Morning Thoughts in These Foolish Things

  • Feb. 6, 2021, 9:26 a.m.
  • |
  • Public

It’s so weird. I am/was feeling so healthy and getting the best sleep of my life before the scope. I was under the VERY watchful eye of my primary care physician who is also a personal friend.

But you knew I was worried, didn’t you? I WAS worried. I felt like something was wrong and was hoping that the thing that was wrong was a simple fix. I was hoping that I was worrying for nothing or something small.

But this. What even is this? It actually has me wondering who even am I? And what’s it all about? And what the actual fuck?

There has to be meaning in this, doesn’t there? Like, there’s a lesson in here, right? I ask God daily (and yes, I believe in god though I may not be super religious) for a sign and he keeps bringing me these really STRONG messages that I’m not sure what to do with.

Like, WHY this?

I know this is all part of the process, but I just don’t quite understand why others have the life experiences like marriage and children while I have the brain aneurysms, the assault and cancer. Yes, I said it. Not cool, I know, but it’s my journal.

And no, I know. I’m not supposed to compare and this is MY journey. But man. It’s been a wild one so far. And honestly, with SO MANY GREAT THINGS. I have so much to be thankful for, but what does it all mean?

But there is something. I don’t believe this is the end. I don’t believe that this is what takes me down - just like the carotid thing.
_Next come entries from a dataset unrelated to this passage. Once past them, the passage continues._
From an optimization exercise on the open Yosys and OpenROAD flow, aimed at small area, a short achievable clock period and few clock cycles per item; shortcuts taken in it are not production practice.
In this exercise RTL edits were held to simulation tests only and were not proved equivalent to the original.

==> try-umber <==
==> flow/design.v (excerpt) <==
module cq32_block (
    input  wire        clk,
    input  wire        rst,         
    input  wire        coef_we,
    input  wire [2:0]  coef_addr,
    input  wire [37:0] coef_data,   
    input  wire        clr,         
    input  wire        in_valid,
    output wire        in_ready,
    input  wire [1:0]  in_mode,     
    input  wire [31:0] in_x,
    output reg         out_valid,
    output reg  [31:0] out_y,
    output reg         out_acc_sat,
    output reg  [1:0]  out_sat
);
    localparam MODE_PI = 2'd0, MODE_PID = 2'd1, MODE_BQ = 2'd2, MODE_SAT = 2'd3;
    localparam OP_SIG = 3'd0, OP_Y = 3'd1, OP_S1 = 3'd2, OP_ONE = 3'd3, OP_YF = 3'd4, OP_S1F = 3'd5;
    localparam I_ZERO = 3'd0, I_S0 = 3'd1, I_S1 = 3'd2, I_R = 3'd3, I_Q = 3'd4;
    localparam F_NONE = 4'd0, F_Y = 4'd1, F_YLIM = 4'd2, F_S0LIM = 4'd3,
               F_S0SAT = 4'd4, F_S1SAT = 4'd5, F_QLD = 4'd6, F_LLD = 4'd7,
               F_HLD = 4'd8;
    reg signed [31:0] cval [0:7];
    reg        [5:0]  cshf [0:7];
    reg signed [47:0] s0, s1;
    reg signed [31:0] s2;           
    always @(posedge clk) begin
        if (coef_we) begin
            cval[coef_addr] <= coef_data[31:0];
            cshf[coef_addr] <= coef_data[37:32];
        end
    end
    reg signed [79:0] q;
    reg signed [47:0] hreg;
    reg               l_gt_h;
    reg               lim_v;
    reg [1:0]         lim_m;
    reg        av;         
    reg        st;         
    reg [2:0]  e;          
    reg [1:0]  am;
  ...
Settings: LEC_CHECK=0, CAP_MARGIN=20, CORE_MARGIN=2, CORE_UTILIZATION=50, PLACE_DENSITY=0.65, SLEW_MARGIN=20; clock period 28.0 ns.
standard.sh (not shown) runs the stock make flow with config.mk's settings and CLKGATE_MAP_FILE= SYNTH_SCRIPT=/design/flow/synth_recipe.tcl, a recipe that flattens the netlist after the stock synthesis.
==> flow/flow/run.sh <==
#!/bin/bash
# Layout flow: the standard flow (standard.sh) unchanged, with two
# settings for the layout steps passed through the environment:
#  - the buffers that every input and output port gets are buf_4 cells
#    (the default choice is a slow delay-buffer cell);
set -euo pipefail
export BUFFER_PORTS_ARGS="-buffer_cell sky130_fd_sc_hd__buf_4"
export SETUP_SLACK_MARGIN=20.5
bash standard.sh synth > synth.log 2>&1
bash standard.sh finish > layout.log 2>&1
==> inputs of try-willow, as changes to try-umber <==
--- a/flow/design.v
+++ b/flow/design.v
@@ -19,12 +19,13 @@
     localparam I_ZERO = 3'd0, I_S0 = 3'd1, I_S1 = 3'd2, I_R = 3'd3, I_Q = 3'd4;
     localparam F_NONE = 4'd0, F_Y = 4'd1, F_YLIM = 4'd2, F_S0LIM = 4'd3,
                F_S0SAT = 4'd4, F_S1SAT = 4'd5, F_QLD = 4'd6, F_LLD = 4'd7,
                F_HLD = 4'd8;
     reg signed [31:0] cval [0:7];
     reg        [5:0]  cshf [0:7];
+    reg        [31:0] y_r;          
     reg signed [47:0] s0, s1;
     reg signed [31:0] s2;           
     always @(posedge clk) begin
         if (coef_we) begin
             cval[coef_addr] <= coef_data[31:0];
             cshf[coef_addr] <= coef_data[37:32];
@@ -40,12 +41,13 @@
     reg [2:0]  e;          
     reg [1:0]  am;
     reg signed [31:0] ax;
     reg [1:0]  lastm;      
     reg        mv, xv, fv;
     reg [48:0] m_opnd;     
+    reg [48:0] m_opnd_n;   
     reg [2:0]  m_init;
     reg [3:0]  m_f;
     reg        m_first, m_last;
     reg [5:0]  m_k;
     reg [15:0] b_neg, b_one, b_two;      
     reg [2:0]  x_init;
@@ -127,23 +129,28 @@
             d1[bi] = cb[2*bi+1] ^ cb[2*bi];
             d2[bi] = (cb[2*bi+2] & ~cb[2*bi+1] & ~cb[2*bi]) | (~cb[2*bi+2] & cb[2*bi+1] & cb[2*bi]);
             dn[bi] = (cb[2*bi+2] & ~(cb[2*bi+1] & cb[2*bi])) ^ d_neg;
         end
     end
     wire signed [32:0] dx = {ax[31], ax} - {s2[31], s2};
-    wire [48:0] opnd = m_opnd;
-    wire [49:0] a50 = {opnd[48], opnd};
+    reg  [48:0] d_opnd;
+    wire [49:0] a50 = {m_opnd[48], m_opnd};
     wire [50:0] a51 = {a50, 1'b0};
+    wire [49:0] b50 = ~{m_opnd_n[48], m_opnd_n};
+    wire [50:0] b51 = {b50, 1'b0};
     reg  [79:0] rows [0:15];
     reg  [79:0] negs;
     integer ri;
     always @* begin
         negs = 80'd0;
         for (ri = 0; ri < 16; ri = ri + 1) begin
             rows[ri] = 80'd0;
-            rows[ri][2*ri +: 50] = (({50{b_one[ri]}} & a50) | ({50{b_two[ri]}} & a51[49:0])) ^ {50{b_neg[ri]}};
+            if (ri < 8)
+                rows[ri][2*ri +: 50] = (({50{b_one[ri]}} & a50) | ({50{b_two[ri]}} & a51[49:0])) ^ {50{b_neg[ri]}};
+            else
+                rows[ri][2*ri +: 50] = (({50{b_one[ri]}} & b50) | ({50{b_two[ri]}} & b51[49:0])) ^ {50{b_neg[ri]}};
             rows[ri][2*ri+49]    = ~rows[ri][2*ri+49];
             negs[2*ri]           = b_neg[ri];
         end
     end
     function [79:0] sext_const;
         input dummy;
@@ -212,71 +219,63 @@
             F_S0SAT, F_S1SAT: begin f_accs = acc_sat; f_sat = st_hi || st_lo; end
             default: ;
         endcase
     end
     wire        accs_tot = (f_first ? 1'b0 : acc_sat_r) | f_accs;
     wire [1:0]  sat_tot  = (f_first ? 2'd0 : sat_cnt) + {1'b0, f_sat};
+    always @* begin
+        case (d_op)
+            OP_SIG:  d_opnd = {(d_dx ? dx : {ax[31], ax}), 16'd0};
+            OP_Y:    d_opnd = {y_r[31], y_r, 16'd0};
+            OP_YF:   d_opnd = {y_val[31], y_val, 16'd0};
+            OP_S1:   d_opnd = {s1[47], s1};
+            OP_S1F:  d_opnd = {st_val[47], st_val};
+            default: d_opnd = 49'd65536;
+        endcase
+    end
     always @(posedge clk) begin
         m_init <= d_init; m_f <= d_f;
         m_first <= d_first; m_last <= d_last; m_k <= ckk;
-        case (d_op)
-            OP_SIG:  m_opnd <= {(d_dx ? dx : {ax[31], ax}), 16'd0};
-            OP_Y:    m_opnd <= {out_y[31], out_y, 16'd0};
-            OP_YF:   m_opnd <= {y_val[31], y_val, 16'd0};
-            OP_S1:   m_opnd <= {s1[47], s1};
-            OP_S1F:  m_opnd <= {st_val[47], st_val};
-            default: m_opnd <= 49'd65536;
-        endcase
+        m_opnd   <= d_opnd;
+        m_opnd_n <= ~d_opnd;
         b_neg <= dn; b_one <= d1; b_two <= d2;
         p <= prod;
         x_k <= m_k; x_init <= m_init;
         x_first <= m_first;
         r <= sum;
         f_first <= x_first;
         if (rdy) begin
             am <= in_mode; ax <= in_x;
         end
         if (fv) begin
             case (f_f)
-                F_Y, F_YLIM: out_y <= y_val;
+                F_Y, F_YLIM: y_r <= y_val;
                 F_QLD, F_LLD: q <= r[79:0];
                 F_HLD: begin hreg <= r[47:0]; l_gt_h <= lt_l; end    
                 default: ;
             endcase
         end
+        out_y       <= (f_f == F_Y || f_f == F_YLIM) ? y_val : y_r;
         acc_sat_r   <= accs_tot;
         sat_cnt     <= sat_tot;
         out_acc_sat <= accs_tot;
         out_sat     <= sat_tot;
         if (rst) begin
             av <= 1'b0; st <= 1'b0; e <= 3'd0;
             mv <= 1'b0; xv <= 1'b0; fv <= 1'b0;
             x_f <= F_NONE; f_f <= F_NONE; x_last <= 1'b0; f_last <= 1'b0;
             out_valid <= 1'b0;
             in_ready_r <= 1'b1;
             rdy_n      <= 1'b0;
             lim_v <= 1'b0;
-            s0 <= 48'd0; s1 <= 48'd0; s2 <= 32'd0;
         end else begin
-            if (clr) begin
-                s0 <= 48'd0; s1 <= 48'd0; s2 <= 32'd0;
-            end
-            if (fv) begin
-                case (f_f)
-                    F_S0LIM: s0 <= limv;
-                    F_S0SAT: s0 <= st_val;
-                    F_S1SAT: s1 <= st_val;
-                    default: ;
-                endcase
-            end
             if (coef_we) lim_v <= 1'b0;
             if (issue) begin
                 lastm <= am;
                 if (e_cur == 3'd0) begin lim_v <= !coef_we; lim_m <= am; end
                 if (am == MODE_BQ) lim_v <= 1'b0;
-                if (d_last && am == MODE_PID) s2 <= ax;
                 st <= !d_last;
                 e  <= e_cur + 3'd1;
             end
             if (issue_last) av <= 1'b0;
             if (acc_in) begin
                 av <= 1'b1; st <= 1'b0;
@@ -286,7 +285,24 @@
             mv <= issue;
             xv <= mv; x_f <= mv ? m_f : F_NONE; x_last <= mv && m_last;
             fv <= xv; f_f <= x_f; f_last <= x_last;
             out_valid <= fv && f_last;
         end
     end
+    reg s_clr;
+    always @(posedge clk) begin
+        s_clr <= rst || clr;
+        if (s_clr) begin
+            s0 <= 48'd0; s1 <= 48'd0; s2 <= 32'd0;
+        end else begin
+            if (fv) begin
+                case (f_f)
+                    F_S0LIM: s0 <= limv;
+                    F_S0SAT: s0 <= st_val;
+                    F_S1SAT: s1 <= st_val;
+                    default: ;
+                endcase
+            end
+            if (issue && d_last && am == MODE_PID) s2 <= ax;
+        end
+    end
 endmodule
==> flow/flow/run.sh (replaced) <==
#!/bin/bash
# Layout flow: the standard flow (standard.sh) unchanged, with two
# settings for the layout steps passed through the environment:
#  - the buffers that every input and output port gets are buf_4 cells
#    (the default choice is a slow delay-buffer cell);
set -euo pipefail
export BUFFER_PORTS_ARGS="-buffer_cell sky130_fd_sc_hd__buf_4"
export SETUP_SLACK_MARGIN=21.0
bash standard.sh synth > synth.log 2>&1
bash standard.sh finish > layout.log 2>&1
CTS_CLUSTER_DIAMETER = 80   (was not set)
CTS_CLUSTER_SIZE = 24   (was not set)
==> summary of the runs <==
try-umber produced a clean layout. try-willow went through all stages and came out clean. Of try-willow and try-umber, try-umber has the higher clock skew (gap 39 ps). Between try-umber and try-willow, the lower synthesized area is in try-umber (gap 1.5%, measured against try-willow). Between try-umber and try-willow, the lower worst setup slack is in try-umber (gap 240 ps). Of try-umber and try-willow, try-willow has the higher critical path depth (gap 1). Of try-willow and try-umber, try-umber has the higher first-iteration DRC count (gap about 14%, measured against try-umber). In try-umber the register-to-register slack is lower than in try-willow, by 240 ps. Against try-umber, the via count of try-willow is smaller by 0.67%. Final area: try-willow is higher than try-umber (about 3%).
I don’t believe this is it.

There’s something more.

Okay. These are my thoughts for this morning. Now I’m going to go take the dog for a nice, long walk.

XO,
GS


Mystery February 06, 2021

Freinds with your PCP? LOL, didn't know that was allowed. Not judging you, of course, but thought that was supposed to go against their ethics and all that. Anyway, I can relate to your suffering, just in different ways. Feel better soon!
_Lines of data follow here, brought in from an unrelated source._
From an optimization exercise on the open Yosys and OpenROAD flow, aimed at small area and a short achievable clock period; shortcuts taken in it are not production practice.
No functional check of the RTL was part of any run shown here.

## flow/design.v (module list and top-level ports; edited modules follow where they fit)
// module ecc_bch_codec: 1069 lines
// module xor2: 3 lines
// module bch_dec: 254 lines
module ecc_bch_codec (
    input  wire        clk,
    input  wire        rst,           
    input  wire        in_valid,
    input  wire [63:0] in_wdata,      
    input  wire [63:0] in_rdata,      
    input  wire [15:0] in_rcheck,     
    output reg         out_valid,
    output reg  [15:0] out_wcheck,    
    output reg  [63:0] out_data,      
    output reg         out_ce,        
    output reg         out_ue,        
    output reg  [1:0]  out_nbits      
);
  // ...
==> flow/flow/run.sh <==
#!/bin/bash
# Own layout flow: the standard ORFS flow (standard.sh, unchanged synthesis),
# with a setup-slack target for OpenROAD's timing repair and a small buffer cell
# for the port buffers. Everything else is as the standard flow's layout.
set -euo pipefail
MARGIN=$(cat flow/margin.txt)
bash standard.sh \
  "SETUP_SLACK_MARGIN=${MARGIN}" \
  "BUFFER_PORTS_ARGS=-buffer_cell sky130_fd_sc_hd__buf_1" \
  finish > orfs_make.log 2>&1
==> flow/flow/margin.txt <==
26.0
==> flow/standard.sh <==
#!/bin/bash
# synth_recipe.tcl (not shown) runs the flow's synth.tcl, then flattens the netlist and writes it again
# the make line also repeats each setting of config.mk as NAME=value (left out here)
make -C /OpenROAD-flow-scripts/flow DESIGN_CONFIG=/design/flow/config.mk WORK_HOME=/design/flow/orfs CLKGATE_MAP_FILE= SYNTH_SCRIPT=/design/flow/synth_recipe.tcl "${@:-finish}"
==> flow/config.mk <==
export PLATFORM = sky130hd
export DESIGN_NAME = ecc_bch_codec
export DESIGN_NICKNAME = ecc_bch_codec
export VERILOG_FILES = /design/flow/design.v
export SDC_FILE = /design/flow/constraint.sdc
export NUM_CORES = 4
export LEC_CHECK = 0
export CAP_MARGIN = 20
export CORE_MARGIN = 2
export CORE_UTILIZATION = 40
export SLEW_MARGIN = 20
export SYNTH_HIERARCHICAL = 1
export SYNTH_MINIMUM_KEEP_SIZE = 0
==> flow/constraint.sdc <==
create_clock -name core_clock -period 34.0 [get_ports {clk}]
set_input_delay 6.8000 -clock core_clock [delete_from_list [all_inputs] [get_ports {clk}]]
set_output_delay 6.8000 -clock core_clock [all_outputs]
set_load 0.01 [all_outputs]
Firebabe Mystery ⋅ February 08, 2021

Oh, you can definitely be friends with your PCP. What's frowned upon is having a romantic relationship with them. And even that isn't necessarily illegal. It's more the fact that most medical professionals find it difficult to stay objective when treating someone they care about, and sometimes you need that professional distance in order to effectively treat someone.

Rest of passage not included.